Missionaries are often enthusiastic but immature, well meaning but misguided. They're also often ill informed. These 24-7 types have presumably read their Bible and so should know that the prodigal son's father waited for his profligate son to come home. Spiritually hungry people know how to find churches, if they're interested in that sort of thing.

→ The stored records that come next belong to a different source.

`config.mk`:
```
export PLATFORM = sky130hd
export DESIGN_NAME = pbsu_sqrt
export DESIGN_NICKNAME = d
export VERILOG_FILES = /design/src/hdl/pauli_basis_su2_arith_unit_top_assert.svh /design/src/hdl/pbsu_pkg.sv /design/src/hdl/pbsu_delay.sv /design/src/hdl/pbsu_sqrt.sv
export SDC_FILE = /design/constraint.sdc
export NUM_CORES = 2
export LEC_CHECK = 0
export ABC_AREA = 1
export BUFFER_PORTS_ARGS = -buffer_cell sky130_fd_sc_hd__buf_2
export CAP_MARGIN = 20
export CORE_UTILIZATION = 46
export DETAILED_ROUTE_END_ITERATION = 16
export SLEW_MARGIN = 10
export SYNTH_ARGS = -nofsm -noshare
export SYNTH_HDL_FRONTEND = slang
export SYNTH_SLANG_ARGS = --single-unit
```
`constraint.sdc`:
```
create_clock -name clk -period 2.22 [get_ports clk]
set_input_delay 0.222 -clock clk [delete_from_list [all_inputs] [get_ports clk]]
set_output_delay 0.222 -clock clk [all_outputs]
set_load 0.02 [all_outputs]
```
`src/hdl/pauli_basis_su2_arith_unit_top_assert.svh`:
```
// Assertion macros for the Pauli-basis arithmetic unit
`ifndef PAULI_BASIS_SU2_ARITH_UNIT_TOP_ASSERT_SVH
`define PAULI_BASIS_SU2_ARITH_UNIT_TOP_ASSERT_SVH

// same-cycle implication
`define PBSU_ASSERT_IMP(lbl, ante, cons, msg) \
	lbl: assert property (@(posedge clk) disable iff (!arst_n) (ante) |-> (cons)) \
		else $error(msg);

// next-cycle implication
`define PBSU_ASSERT_NXT(lbl, ante, cons, msg) \
	lbl: assert property (@(posedge clk) disable iff (!arst_n) (ante) |=> (cons)) \
		else $error(msg);

`endif

```
`src/hdl/pbsu_pkg.sv`:
```
package pbsu_pkg;

	localparam int PBSU_COEF_WIDTH = 32;
	localparam int PBSU_FRAC_BITS  = 30;

	// operation codes
	localparam logic [1:0] MODE_MUL  = 2'd0;
	localparam logic [1:0] MODE_DOT  = 2'd1;
	localparam logic [1:0] MODE_DIST = 2'd2;
	localparam logic [1:0] MODE_INV  = 2'd3;

	// status codes
	localparam logic [1:0] ST_OK   = 2'd0;
	localparam logic [1:0] ST_ZERO = 2'd1;
	localparam logic [1:0] ST_SAT  = 2'd2;

	// control that travels beside the data
	typedef struct packed {
		logic       vld;
		logic [1:0] mode;
		logic       zero;
		logic       sat;
	} pbsu_ctl_t;

endpackage

```
`src/hdl/pbsu_delay.sv`:
```
module pbsu_delay #(
	parameter int WD    = 8,
	parameter int DEPTH = 2
) (
	input  logic          clk,
	input  logic          arst_n,
	input  logic [WD-1:0] din,
	output logic [WD-1:0] dout
);

	logic [WD-1:0] dly_q [DEPTH];

	// plain shift line
	always_ff @(posedge clk or negedge arst_n) begin
		if (!arst_n) begin
			for (int i = 0; i < DEPTH; i++) dly_q[i] <= '0;
		end else begin
			dly_q[0] <= din;
			for (int i = 1; i < DEPTH; i++) dly_q[i] <= dly_q[i-1];
		end
	end

	assign dout = dly_q[DEPTH-1];

endmodule

```
`src/hdl/pbsu_sqrt.sv`:
```
module pbsu_sqrt import pbsu_pkg::*; #(
	parameter int COEF_WIDTH = PBSU_COEF_WIDTH,
	parameter int FRAC_BITS  = PBSU_FRAC_BITS
) (
	input  logic                    clk,
	input  logic                    arst_n,
	input  logic [2*COEF_WIDTH+1:0] dabs,
	output logic [COEF_WIDTH-1:0]   root
);

	localparam int W   = COEF_WIDTH;
	localparam int F   = FRAC_BITS;
	localparam int TW  = 2*W+2;
	localparam int RW  = 2*F+1;
	localparam int SW  = F+1;
	localparam int XW  = 2*F+3;
	localparam int PAD = W-F;
	localparam logic [TW:0] ONE2F = (TW+1)'(1) << (2*F);

	logic signed [TW:0] diff;
	logic               go;
	logic [RW-1:0]      rem_s  [F+2];
	logic [SW-1:0]      root_s [F+2];
	logic [W-1:0]       res_q;

	// 1 - |dot|; nonpositive gives a zero root
	always_comb begin
		diff = signed'(ONE2F) - signed'({1'b0, dabs});
		go   = !diff[TW] && (diff != '0);
	end

	always_ff @(posedge clk) begin
		rem_s[0]  <= go ? diff[RW-1:0] : '0;
		root_s[0] <= '0;
	end

	// one root bit per stage, remainder kept as diff - root^2
	for (genvar j = 0; j <= F; j++) begin : g_step
		localparam int K = F-j;
		logic [XW-1:0] trial;
		logic          take;
		always_comb begin
			trial = (XW'(root_s[j]) << (K+1)) | (XW'(1) << (2*K));
			take  = trial <= XW'(rem_s[j]);
		end
		always_ff @(posedge clk) begin
			rem_s[j+1]  <= take ? rem_s[j] - trial[RW-1:0] : rem_s[j];
			root_s[j+1] <= take ? (root_s[j] | (SW'(1) << K)) : root_s[j];
		end
	end

	// round to nearest
	always_ff @(posedge clk) begin
		res_q <= (rem_s[F+1] > RW'(root_s[F+1])) ? W'(root_s[F+1]) + W'(1)
			: W'(root_s[F+1]);
	end

	// align with the divider latency
	pbsu_delay #(.WD(W), .DEPTH(PAD)) u_pad (
		.clk    (clk),
		.arst_n (arst_n),
		.din    (res_q),
		.dout   (root)
	);

endmodule

```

In truth, these missionaries are the primary beneficiaries of their good works -- they get to feel great about themselves, and they get to do it in Ibiza.

-- Christian Gulliksen

Even though I'm not what anyone would describe as religious, I appreciate their effort to go where they feel people need help, offer to help, and at no time during their help cram their beliefs down anyone's throat.

-- Don Bruey

I think Kimberley Sevcik has achieved what I previously thought impossible: she's made me kind of root for these holy rollers. Congratulations.

-- Ericola

I truly appreciate Salon.com for having the courage to publish something like "Christian Party Animals." As a Christian and inveterate leftist, I often find it discouraging to find the left dismissing the beliefs of many Christians for their politics, while Christians dismiss the politics of the left wing for their perceived atheism. Through this article, I would like to think that Sevcik and Salon.com have made the world a slightly more tolerant place.

-- Luke McReynolds

[Read "My Heart Is Back" by Lynn Harris.]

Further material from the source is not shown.